* [MATERIAL PROVIDED]
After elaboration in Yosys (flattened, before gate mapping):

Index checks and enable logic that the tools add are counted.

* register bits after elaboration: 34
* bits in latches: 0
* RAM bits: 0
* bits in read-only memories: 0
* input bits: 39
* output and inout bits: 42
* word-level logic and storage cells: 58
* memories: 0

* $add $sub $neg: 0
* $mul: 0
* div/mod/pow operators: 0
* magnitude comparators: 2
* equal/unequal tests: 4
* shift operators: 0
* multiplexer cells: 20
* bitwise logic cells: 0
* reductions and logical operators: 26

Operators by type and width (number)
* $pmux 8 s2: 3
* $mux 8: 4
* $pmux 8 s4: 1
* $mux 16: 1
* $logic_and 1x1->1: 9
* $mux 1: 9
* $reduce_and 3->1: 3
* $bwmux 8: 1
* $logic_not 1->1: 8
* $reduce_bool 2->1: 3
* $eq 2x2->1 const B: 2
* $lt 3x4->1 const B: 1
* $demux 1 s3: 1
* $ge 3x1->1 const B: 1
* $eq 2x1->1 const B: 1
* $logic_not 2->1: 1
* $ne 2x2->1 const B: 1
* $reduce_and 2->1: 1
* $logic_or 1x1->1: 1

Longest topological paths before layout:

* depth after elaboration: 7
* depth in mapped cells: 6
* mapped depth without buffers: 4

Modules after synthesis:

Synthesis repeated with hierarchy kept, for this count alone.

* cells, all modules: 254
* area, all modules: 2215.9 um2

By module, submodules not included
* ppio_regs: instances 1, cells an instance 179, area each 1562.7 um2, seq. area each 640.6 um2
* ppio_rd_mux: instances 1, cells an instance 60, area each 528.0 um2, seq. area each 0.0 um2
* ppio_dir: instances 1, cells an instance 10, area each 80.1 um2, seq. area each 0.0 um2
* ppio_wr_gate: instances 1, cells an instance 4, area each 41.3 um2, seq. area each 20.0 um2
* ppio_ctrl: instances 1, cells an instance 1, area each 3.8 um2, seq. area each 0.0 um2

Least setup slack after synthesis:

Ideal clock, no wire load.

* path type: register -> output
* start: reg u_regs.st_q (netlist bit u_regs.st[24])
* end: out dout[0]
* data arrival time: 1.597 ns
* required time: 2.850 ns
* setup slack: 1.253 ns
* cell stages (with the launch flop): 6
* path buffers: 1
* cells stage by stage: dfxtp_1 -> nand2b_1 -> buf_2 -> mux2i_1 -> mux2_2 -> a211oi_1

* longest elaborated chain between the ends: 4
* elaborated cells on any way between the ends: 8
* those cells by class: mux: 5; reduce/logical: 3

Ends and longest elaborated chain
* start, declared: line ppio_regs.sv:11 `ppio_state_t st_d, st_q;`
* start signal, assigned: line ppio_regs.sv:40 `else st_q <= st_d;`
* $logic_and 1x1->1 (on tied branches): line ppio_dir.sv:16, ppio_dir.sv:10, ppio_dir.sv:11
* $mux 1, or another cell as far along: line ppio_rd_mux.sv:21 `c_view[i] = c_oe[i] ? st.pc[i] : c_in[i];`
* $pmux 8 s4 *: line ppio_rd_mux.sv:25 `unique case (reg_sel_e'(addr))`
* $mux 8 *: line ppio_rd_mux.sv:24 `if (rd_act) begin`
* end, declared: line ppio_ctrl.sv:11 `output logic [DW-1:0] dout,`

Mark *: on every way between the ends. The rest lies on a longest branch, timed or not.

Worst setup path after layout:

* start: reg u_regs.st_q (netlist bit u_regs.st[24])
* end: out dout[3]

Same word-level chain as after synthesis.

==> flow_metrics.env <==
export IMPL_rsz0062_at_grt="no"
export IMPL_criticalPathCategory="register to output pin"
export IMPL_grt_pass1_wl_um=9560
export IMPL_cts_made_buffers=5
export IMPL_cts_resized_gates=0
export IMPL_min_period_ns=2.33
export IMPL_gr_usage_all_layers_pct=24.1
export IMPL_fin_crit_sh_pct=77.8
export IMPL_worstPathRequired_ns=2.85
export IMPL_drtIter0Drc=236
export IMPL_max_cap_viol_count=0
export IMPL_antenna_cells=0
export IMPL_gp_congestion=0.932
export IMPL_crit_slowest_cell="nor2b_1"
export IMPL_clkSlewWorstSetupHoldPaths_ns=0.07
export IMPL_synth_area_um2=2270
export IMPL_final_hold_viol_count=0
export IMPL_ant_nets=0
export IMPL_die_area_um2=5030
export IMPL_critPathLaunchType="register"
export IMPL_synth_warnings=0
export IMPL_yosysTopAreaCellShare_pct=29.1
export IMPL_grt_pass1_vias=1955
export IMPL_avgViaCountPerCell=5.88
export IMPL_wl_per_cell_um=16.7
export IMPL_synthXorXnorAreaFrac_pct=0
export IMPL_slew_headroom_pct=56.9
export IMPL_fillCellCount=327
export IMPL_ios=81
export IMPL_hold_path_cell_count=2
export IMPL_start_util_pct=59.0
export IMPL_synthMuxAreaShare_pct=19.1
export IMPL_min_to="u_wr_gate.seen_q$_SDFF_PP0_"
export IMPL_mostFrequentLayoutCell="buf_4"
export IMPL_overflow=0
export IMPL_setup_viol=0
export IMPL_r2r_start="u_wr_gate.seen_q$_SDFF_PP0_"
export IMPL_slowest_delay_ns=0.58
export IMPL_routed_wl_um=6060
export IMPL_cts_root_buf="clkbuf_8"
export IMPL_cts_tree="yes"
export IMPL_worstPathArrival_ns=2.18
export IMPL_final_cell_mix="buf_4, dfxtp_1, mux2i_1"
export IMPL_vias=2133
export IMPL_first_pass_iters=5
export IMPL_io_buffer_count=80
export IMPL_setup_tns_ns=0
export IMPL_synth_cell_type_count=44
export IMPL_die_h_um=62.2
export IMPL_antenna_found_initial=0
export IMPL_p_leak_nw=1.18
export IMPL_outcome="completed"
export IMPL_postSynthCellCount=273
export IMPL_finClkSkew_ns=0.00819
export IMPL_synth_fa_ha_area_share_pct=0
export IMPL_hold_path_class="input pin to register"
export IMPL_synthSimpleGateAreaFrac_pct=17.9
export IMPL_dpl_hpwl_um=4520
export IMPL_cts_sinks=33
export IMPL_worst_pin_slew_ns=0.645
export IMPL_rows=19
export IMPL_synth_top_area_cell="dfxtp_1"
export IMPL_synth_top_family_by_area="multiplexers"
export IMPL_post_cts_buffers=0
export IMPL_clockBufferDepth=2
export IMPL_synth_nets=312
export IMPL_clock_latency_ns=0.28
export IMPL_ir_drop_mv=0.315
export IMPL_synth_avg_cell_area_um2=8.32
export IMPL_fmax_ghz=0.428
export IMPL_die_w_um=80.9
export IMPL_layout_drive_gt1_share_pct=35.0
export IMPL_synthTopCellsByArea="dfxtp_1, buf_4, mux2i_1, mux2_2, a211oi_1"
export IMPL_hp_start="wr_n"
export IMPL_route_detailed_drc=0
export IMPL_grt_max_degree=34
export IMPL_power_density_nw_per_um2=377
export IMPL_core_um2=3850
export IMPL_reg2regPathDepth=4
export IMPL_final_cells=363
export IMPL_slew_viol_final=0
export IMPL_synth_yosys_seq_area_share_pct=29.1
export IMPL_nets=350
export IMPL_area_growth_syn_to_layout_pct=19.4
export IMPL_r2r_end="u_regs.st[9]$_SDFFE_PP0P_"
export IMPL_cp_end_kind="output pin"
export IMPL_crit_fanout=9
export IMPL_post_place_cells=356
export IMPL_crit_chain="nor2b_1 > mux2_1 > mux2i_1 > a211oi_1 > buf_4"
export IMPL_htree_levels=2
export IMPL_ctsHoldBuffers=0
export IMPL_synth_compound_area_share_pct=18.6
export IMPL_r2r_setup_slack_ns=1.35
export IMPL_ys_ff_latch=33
--- src/rtl/barrel_issue_sched.sv ---
module barrel_issue_sched #(
  parameter int NUM_THREADS = 8,
  parameter int MIN_ROUND   = 4,
  parameter int TID_W       = (NUM_THREADS > 1) ? $clog2(NUM_THREADS) : 1
) (
  input  logic                   clk,
  input  logic                   rst_n,
  input  logic [NUM_THREADS-1:0] thr_en,
  input  logic [NUM_THREADS-1:0] sleep_req,
  input  logic [NUM_THREADS-1:0] wake_evt,
  input  logic [NUM_THREADS-1:0] fast_mode,
  output logic                   issue_vld,
  output logic [TID_W-1:0]       issue_tid,
  output logic                   pad_slot,
  output logic                   poll_slot
);

  logic [NUM_THREADS-1:0] en_vec, sleep_vec, fast_vec, elig_vec, busy_vec;
  logic                   round_wrap;

  bts_thread_state #(.NUM_THREADS(NUM_THREADS)) u_state (
    .clk(clk), .rst_n(rst_n),
    .thr_en(thr_en), .sleep_req(sleep_req), .wake_evt(wake_evt), .fast_mode(fast_mode),
    .en_q(en_vec), .sleep_q(sleep_vec), .fast_q(fast_vec), .elig(elig_vec)
  );

  bts_cooldown #(.NUM_THREADS(NUM_THREADS), .MIN_ROUND(MIN_ROUND), .TID_W(TID_W)) u_cool (
    .clk(clk), .rst_n(rst_n),
    .issue_vld(issue_vld), .issue_tid(issue_tid), .busy(busy_vec)
  );

  bts_rotation #(.NUM_THREADS(NUM_THREADS), .MIN_ROUND(MIN_ROUND), .TID_W(TID_W)) u_rot (
    .clk(clk), .rst_n(rst_n),
    .elig(elig_vec), .busy(busy_vec),
    .issue_vld(issue_vld), .issue_tid(issue_tid), .pad_slot(pad_slot),
    .round_wrap(round_wrap)
  );

  assign poll_slot = issue_vld && sleep_vec[issue_tid];

endmodule
--- src/rtl/dbg_mem_cmd.sv ---
module dbg_mem_cmd #(
  parameter int         IDLE_LIMIT = 4096,
  parameter logic [7:0] SYNC       = 8'h39
) (
  input  logic        clk,
  input  logic        rst_n,
  input  logic        rx_valid,
  input  logic [7:0]  rx_data,
  output logic        mem_req,
  output logic        mem_we,
  output logic [15:0] mem_addr,
  output logic [15:0] mem_wdata,
  output logic [1:0]  mem_be,
  input  logic        mem_ack,
  input  logic [15:0] mem_rdata,
  output logic        tx_valid,
  output logic [7:0]  tx_data,
  input  logic        tx_ready
);
  localparam int CW = $clog2(IDLE_LIMIT + 1);
  localparam logic [7:0] LEN_RD = 8'd5;
  localparam logic [7:0] LEN_WR = 8'd7;

  typedef enum logic [2:0] {HUNT, GET_LEN, GET_ID, GET_BODY, ACCESS, REPLY} st_t;

  st_t          st;
  logic [2:0]   pos;
  logic [7:0]   flen, cmd, sum;
  logic [15:0]  addr, wdat, rdat;
  logic [CW-1:0] idle;

  logic       is_read, is_word, in_frame, timed_out, id_ok;
  logic [2:0] rlen;
  logic [7:0] rsum;

  assign is_read   = (cmd == 8'd1) || (cmd == 8'd2);
  assign is_word   = (cmd == 8'd1) || (cmd == 8'd3);
  assign in_frame  = (st == GET_LEN) || (st == GET_ID) || (st == GET_BODY);
  assign timed_out = in_frame && !rx_valid && (idle == CW'(IDLE_LIMIT - 1));
  assign id_ok     = (((rx_data == 8'd1) || (rx_data == 8'd2)) && (flen == LEN_RD)) ||
                     (((rx_data == 8'd3) || (rx_data == 8'd4)) && (flen == LEN_WR));
  assign rlen      = (cmd == 8'd1) ? 3'd5 : (cmd == 8'd2) ? 3'd4 : 3'd3;
  assign rsum      = {5'd0, rlen} + cmd + (is_read ? rdat[7:0] : 8'h00)
                   + ((cmd == 8'd1) ? rdat[15:8] : 8'h00);

  assign mem_req   = (st == ACCESS);
  assign mem_we    = !is_read;
  assign mem_be    = is_word ? 2'b11 : 2'b01;
  assign mem_addr  = addr;
  assign mem_wdata = is_word ? wdat : {8'h00, wdat[7:0]};
  assign tx_valid  = (st == REPLY);

  always_comb begin
    if (pos == 3'd0)      tx_data = SYNC;
    else if (pos == 3'd1) tx_data = {5'd0, rlen};
    else if (pos == 3'd2) tx_data = cmd;
    else if (pos == rlen) tx_data = rsum;
    else if (pos == 3'd3) tx_data = rdat[7:0];
    else                  tx_data = rdat[15:8];
  end

  always_ff @(posedge clk or negedge rst_n) begin
    if (!rst_n) begin
      st   <= HUNT;
      pos  <= '0;
      flen <= '0;
      cmd  <= '0;
      sum  <= '0;
      addr <= '0;
      wdat <= '0;
      rdat <= '0;
      idle <= '0;
    end else begin
      if (!in_frame || rx_valid) idle <= '0;
      else                       idle <= idle + 1'b1;

      if (timed_out) st <= HUNT;
      else begin
        case (st)
          HUNT:
            if (rx_valid && rx_data == SYNC) st <= GET_LEN;
          GET_LEN:
            if (rx_valid) begin
              flen <= rx_data;
              sum  <= rx_data;
              st   <= (rx_data == LEN_RD || rx_data == LEN_WR) ? GET_ID : HUNT;
            end
          GET_ID:
            if (rx_valid) begin
              cmd <= rx_data;
              sum <= sum + rx_data;
              pos <= 3'd3;
              st  <= id_ok ? GET_BODY : HUNT;
            end
          GET_BODY:
            if (rx_valid) begin
              if (pos == flen[2:0]) begin
                st <= (rx_data == sum) ? ACCESS : HUNT;
              end else begin
                sum <= sum + rx_data;
                pos <= pos + 3'd1;
                case (pos)
                  3'd3:    addr[7:0]  <= rx_data;
                  3'd4:    addr[15:8] <= rx_data;
                  3'd5:    wdat[7:0]  <= rx_data;
                  default: wdat[15:8] <= rx_data;
                endcase
              end
            end
          ACCESS:
            if (mem_ack) begin
              rdat <= mem_rdata;
              pos  <= '0;
              st   <= REPLY;
            end
          REPLY:
            if (tx_ready) begin
              if (pos == rlen) st <= HUNT;
              else             pos <= pos + 3'd1;
            end
          default: st <= HUNT;
        endcase
      end
    end
  end
endmodule
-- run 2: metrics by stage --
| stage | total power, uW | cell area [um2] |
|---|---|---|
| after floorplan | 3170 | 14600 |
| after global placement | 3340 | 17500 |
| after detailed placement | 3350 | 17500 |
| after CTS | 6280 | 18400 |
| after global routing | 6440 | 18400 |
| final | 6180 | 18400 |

* [REQUIREMENT]
Reproduce the material above exactly, beginning at its first line and ending with the line that holds "2x2->1 const B: 1". Include nothing else.

* [SOLUTION FOR THIS PROBLEM]
After elaboration in Yosys (flattened, before gate mapping):

Index checks and enable logic that the tools add are counted.

* register bits after elaboration: 34
* bits in latches: 0
* RAM bits: 0
* bits in read-only memories: 0
* input bits: 39
* output and inout bits: 42
* word-level logic and storage cells: 58
* memories: 0

* $add $sub $neg: 0
* $mul: 0
* div/mod/pow operators: 0
* magnitude comparators: 2
* equal/unequal tests: 4
* shift operators: 0
* multiplexer cells: 20
* bitwise logic cells: 0
* reductions and logical operators: 26

Operators by type and width (number)
* $pmux 8 s2: 3
* $mux 8: 4
* $pmux 8 s4: 1
* $mux 16: 1
* $logic_and 1x1->1: 9
* $mux 1: 9
* $reduce_and 3->1: 3
* $bwmux 8: 1
* $logic_not 1->1: 8
* $reduce_bool 2->1: 3
* $eq 2x2->1 const B: 2
* $lt 3x4->1 const B: 1
* $demux 1 s3: 1
* $ge 3x1->1 const B: 1
* $eq 2x1->1 const B: 1
* $logic_not 2->1: 1
* $ne 2x2->1 const B: 1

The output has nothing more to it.